In the Chicago area, 60% of Japanese people work in professional and white collar jobs.
Many Japanese companies have their U.S. headquarters in Hoffman Estates and Schaumburg. The Mitsuwa Marketplace, a shopping center owned by Japanese in Arlington Heights, opened around 1981.
The Chicago Shimpo is a Japanese-American newspaper published in Arlington Heights. Other media include the Japanese American Service Committee Newsletter; Weekly J-Angle (ジャングル）; Q Magazine (Qマガジン); The JACLer, the newsletter of the JACL; Prairie Magazine (プレーリー); Pavilion (パビリオン); and US Shimbun's Chicago section.

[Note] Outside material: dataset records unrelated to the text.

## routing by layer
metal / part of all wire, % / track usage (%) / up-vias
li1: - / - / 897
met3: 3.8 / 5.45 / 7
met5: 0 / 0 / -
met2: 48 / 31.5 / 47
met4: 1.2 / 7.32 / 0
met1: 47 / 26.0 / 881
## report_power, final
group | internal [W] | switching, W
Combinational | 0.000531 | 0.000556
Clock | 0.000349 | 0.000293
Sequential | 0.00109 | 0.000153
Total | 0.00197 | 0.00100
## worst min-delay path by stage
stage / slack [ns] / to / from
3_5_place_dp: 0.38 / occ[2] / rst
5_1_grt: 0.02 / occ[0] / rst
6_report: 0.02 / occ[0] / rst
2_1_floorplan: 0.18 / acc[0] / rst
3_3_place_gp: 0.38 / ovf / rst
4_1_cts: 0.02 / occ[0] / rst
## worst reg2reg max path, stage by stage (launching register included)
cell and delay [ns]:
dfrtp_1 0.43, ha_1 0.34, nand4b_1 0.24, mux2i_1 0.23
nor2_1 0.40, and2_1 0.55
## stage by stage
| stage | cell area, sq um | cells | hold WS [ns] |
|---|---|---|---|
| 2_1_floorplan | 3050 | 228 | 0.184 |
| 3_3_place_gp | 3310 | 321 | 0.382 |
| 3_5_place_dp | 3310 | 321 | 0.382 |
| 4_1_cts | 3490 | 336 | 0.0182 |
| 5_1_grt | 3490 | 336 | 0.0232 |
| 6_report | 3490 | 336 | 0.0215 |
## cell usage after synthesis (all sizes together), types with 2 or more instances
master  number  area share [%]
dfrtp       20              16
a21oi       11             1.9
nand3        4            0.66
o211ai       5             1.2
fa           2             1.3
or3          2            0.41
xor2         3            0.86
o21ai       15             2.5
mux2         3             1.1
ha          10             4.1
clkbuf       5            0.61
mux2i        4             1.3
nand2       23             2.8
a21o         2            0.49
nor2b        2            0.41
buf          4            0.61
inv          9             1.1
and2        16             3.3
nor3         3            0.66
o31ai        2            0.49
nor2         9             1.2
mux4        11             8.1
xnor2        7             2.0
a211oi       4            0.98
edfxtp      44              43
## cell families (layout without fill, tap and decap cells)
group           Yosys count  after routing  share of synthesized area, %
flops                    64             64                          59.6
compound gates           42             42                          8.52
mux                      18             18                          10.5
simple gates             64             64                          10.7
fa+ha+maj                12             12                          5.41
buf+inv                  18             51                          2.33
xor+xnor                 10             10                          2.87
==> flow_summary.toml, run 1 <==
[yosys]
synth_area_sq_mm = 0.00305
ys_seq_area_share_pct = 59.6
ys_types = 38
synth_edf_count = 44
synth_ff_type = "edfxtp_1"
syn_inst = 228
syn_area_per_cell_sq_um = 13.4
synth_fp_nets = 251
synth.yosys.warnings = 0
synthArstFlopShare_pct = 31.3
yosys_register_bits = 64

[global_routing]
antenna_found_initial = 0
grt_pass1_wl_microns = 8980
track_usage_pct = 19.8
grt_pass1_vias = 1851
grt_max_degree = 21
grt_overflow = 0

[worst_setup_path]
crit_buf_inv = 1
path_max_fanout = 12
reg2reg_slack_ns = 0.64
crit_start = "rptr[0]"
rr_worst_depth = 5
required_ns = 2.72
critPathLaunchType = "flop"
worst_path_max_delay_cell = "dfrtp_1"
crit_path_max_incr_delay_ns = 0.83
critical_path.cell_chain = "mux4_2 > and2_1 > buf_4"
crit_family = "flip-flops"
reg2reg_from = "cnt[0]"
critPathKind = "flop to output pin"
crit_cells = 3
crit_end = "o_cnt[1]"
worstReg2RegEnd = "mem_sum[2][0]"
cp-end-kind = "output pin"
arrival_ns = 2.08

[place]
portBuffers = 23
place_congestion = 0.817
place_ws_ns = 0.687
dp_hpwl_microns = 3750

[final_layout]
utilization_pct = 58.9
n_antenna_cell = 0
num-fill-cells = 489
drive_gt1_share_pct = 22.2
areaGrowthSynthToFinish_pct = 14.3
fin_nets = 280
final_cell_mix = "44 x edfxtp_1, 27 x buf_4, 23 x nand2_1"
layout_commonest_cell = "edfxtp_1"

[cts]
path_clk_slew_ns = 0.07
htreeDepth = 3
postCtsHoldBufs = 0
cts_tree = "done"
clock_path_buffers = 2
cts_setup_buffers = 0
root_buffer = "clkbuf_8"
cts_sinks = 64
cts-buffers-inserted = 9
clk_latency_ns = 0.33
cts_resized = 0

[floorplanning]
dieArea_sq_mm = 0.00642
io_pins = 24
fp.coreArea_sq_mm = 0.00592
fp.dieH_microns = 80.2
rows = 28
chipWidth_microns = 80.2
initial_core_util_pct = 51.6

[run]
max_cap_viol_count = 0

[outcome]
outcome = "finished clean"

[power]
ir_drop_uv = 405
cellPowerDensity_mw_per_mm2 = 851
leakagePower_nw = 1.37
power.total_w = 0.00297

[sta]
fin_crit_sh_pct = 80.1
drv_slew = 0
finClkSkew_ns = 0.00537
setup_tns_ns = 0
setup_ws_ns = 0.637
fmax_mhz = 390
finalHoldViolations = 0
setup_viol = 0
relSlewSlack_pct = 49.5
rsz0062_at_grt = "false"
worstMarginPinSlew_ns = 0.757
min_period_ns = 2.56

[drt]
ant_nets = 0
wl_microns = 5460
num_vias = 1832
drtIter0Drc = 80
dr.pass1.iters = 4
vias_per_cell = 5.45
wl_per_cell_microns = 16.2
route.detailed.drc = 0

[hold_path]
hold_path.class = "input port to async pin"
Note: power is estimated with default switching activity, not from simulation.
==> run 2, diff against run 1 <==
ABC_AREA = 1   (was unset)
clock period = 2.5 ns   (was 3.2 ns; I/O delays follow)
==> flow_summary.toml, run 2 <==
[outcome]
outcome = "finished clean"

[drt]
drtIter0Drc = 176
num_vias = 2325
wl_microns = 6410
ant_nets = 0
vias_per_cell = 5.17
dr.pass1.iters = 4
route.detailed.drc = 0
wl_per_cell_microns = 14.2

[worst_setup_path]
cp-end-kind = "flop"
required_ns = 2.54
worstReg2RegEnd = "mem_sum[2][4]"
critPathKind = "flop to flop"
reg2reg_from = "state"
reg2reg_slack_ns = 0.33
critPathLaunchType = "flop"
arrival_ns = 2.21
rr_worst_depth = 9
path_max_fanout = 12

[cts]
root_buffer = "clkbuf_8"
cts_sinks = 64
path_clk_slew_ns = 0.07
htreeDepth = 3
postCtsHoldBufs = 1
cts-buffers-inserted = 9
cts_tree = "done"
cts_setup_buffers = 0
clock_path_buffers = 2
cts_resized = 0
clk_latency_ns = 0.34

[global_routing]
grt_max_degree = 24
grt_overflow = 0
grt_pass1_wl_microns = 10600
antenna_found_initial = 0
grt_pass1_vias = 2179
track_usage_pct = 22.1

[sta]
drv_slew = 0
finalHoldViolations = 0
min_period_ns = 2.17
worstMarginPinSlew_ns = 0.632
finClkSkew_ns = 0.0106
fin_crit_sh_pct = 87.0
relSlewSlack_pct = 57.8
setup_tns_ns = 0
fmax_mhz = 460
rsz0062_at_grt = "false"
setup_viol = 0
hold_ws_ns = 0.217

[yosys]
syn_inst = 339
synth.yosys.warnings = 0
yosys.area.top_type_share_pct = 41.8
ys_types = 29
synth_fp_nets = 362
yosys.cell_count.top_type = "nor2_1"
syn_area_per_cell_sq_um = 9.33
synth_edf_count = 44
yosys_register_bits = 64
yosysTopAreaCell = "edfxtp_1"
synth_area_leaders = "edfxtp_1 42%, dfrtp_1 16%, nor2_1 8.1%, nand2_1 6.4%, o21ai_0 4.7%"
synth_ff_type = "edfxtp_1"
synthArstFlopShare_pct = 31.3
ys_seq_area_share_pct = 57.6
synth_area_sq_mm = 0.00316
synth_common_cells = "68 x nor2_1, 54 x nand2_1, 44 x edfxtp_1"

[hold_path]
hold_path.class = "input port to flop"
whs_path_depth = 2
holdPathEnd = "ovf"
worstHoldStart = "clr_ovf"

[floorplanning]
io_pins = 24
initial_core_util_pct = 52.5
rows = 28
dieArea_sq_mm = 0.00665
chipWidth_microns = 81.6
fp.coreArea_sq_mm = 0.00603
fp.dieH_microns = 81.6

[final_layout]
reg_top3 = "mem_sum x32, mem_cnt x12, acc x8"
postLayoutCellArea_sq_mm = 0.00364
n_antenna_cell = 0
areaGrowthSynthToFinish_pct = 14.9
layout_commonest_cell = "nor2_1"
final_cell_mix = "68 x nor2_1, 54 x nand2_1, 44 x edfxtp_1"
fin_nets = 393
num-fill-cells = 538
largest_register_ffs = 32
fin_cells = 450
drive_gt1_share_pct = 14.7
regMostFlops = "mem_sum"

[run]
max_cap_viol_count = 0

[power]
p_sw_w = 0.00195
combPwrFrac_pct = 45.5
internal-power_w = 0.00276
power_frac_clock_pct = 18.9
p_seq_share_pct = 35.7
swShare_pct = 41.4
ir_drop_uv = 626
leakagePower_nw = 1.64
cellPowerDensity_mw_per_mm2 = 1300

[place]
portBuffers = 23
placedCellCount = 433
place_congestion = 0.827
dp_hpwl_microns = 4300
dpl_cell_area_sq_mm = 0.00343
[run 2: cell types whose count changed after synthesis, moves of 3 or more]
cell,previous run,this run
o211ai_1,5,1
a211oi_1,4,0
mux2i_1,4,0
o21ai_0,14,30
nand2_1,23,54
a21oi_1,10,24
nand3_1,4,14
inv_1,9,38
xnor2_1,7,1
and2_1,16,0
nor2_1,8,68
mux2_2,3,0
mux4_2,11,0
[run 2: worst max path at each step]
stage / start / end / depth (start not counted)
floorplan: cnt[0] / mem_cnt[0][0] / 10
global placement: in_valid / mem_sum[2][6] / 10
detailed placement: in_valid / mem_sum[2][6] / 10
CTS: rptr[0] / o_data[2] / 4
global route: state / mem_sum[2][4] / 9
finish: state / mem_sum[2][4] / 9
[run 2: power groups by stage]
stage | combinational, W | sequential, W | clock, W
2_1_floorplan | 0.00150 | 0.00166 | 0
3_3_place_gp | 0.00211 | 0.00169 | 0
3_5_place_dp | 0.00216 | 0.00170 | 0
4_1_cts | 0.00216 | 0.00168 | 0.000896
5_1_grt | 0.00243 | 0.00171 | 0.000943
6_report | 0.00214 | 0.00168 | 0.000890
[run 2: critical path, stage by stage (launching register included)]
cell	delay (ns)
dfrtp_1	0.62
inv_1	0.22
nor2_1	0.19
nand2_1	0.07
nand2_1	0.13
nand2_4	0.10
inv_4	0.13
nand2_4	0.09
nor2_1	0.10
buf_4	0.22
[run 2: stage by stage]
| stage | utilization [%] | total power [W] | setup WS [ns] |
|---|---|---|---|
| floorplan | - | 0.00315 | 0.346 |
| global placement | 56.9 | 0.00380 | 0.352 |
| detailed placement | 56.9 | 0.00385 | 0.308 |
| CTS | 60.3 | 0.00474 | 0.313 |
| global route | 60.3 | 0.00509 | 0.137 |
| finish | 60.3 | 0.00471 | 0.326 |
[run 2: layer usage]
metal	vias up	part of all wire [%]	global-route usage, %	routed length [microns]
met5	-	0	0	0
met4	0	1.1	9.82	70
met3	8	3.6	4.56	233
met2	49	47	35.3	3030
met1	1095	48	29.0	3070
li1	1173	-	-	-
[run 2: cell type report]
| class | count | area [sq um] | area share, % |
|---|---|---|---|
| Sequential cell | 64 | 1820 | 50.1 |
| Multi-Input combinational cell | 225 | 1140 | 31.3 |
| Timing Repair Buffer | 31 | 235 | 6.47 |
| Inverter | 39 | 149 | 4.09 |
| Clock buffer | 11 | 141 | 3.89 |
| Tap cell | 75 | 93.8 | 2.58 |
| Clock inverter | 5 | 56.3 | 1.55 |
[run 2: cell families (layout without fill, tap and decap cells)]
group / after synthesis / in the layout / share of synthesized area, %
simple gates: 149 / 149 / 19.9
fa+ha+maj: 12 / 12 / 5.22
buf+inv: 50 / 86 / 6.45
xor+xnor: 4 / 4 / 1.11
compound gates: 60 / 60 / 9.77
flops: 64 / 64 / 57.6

The Chicago Futabakai Japanese School is located in Arlington Heights, Illinois. The Chicago Futabakai Japanese School Saturday school first opened in the North Side in May 1966. The Saturday school moved to Skokie, Illinois, in May 1978. At that time, the day school opened in Skokie, with four teachers sent by the Japanese government. In August 1984 the Saturday school and day school moved to Niles, Illinois. The current campus in Arlington Heights opened on Monday April 6, 1998, and classes at that location began on Friday April 10, 1998.
There was a Japanese school in the pre-World War II era.
The Midwest Buddhist Temple, a Japanese Buddhist temple, opened in 1972. In the pre-World War II era there were Japanese Christian churches and Buddhist temples.